- **Activity**: The word "switching" turns up on some lines of this data; say how many, and give no other text.

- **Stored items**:

*** Begin section ***

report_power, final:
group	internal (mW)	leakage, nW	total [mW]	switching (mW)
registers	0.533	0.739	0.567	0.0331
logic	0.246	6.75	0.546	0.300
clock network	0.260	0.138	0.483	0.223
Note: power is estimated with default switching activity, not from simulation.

*** End section ***

- **Answer to the problem**: 2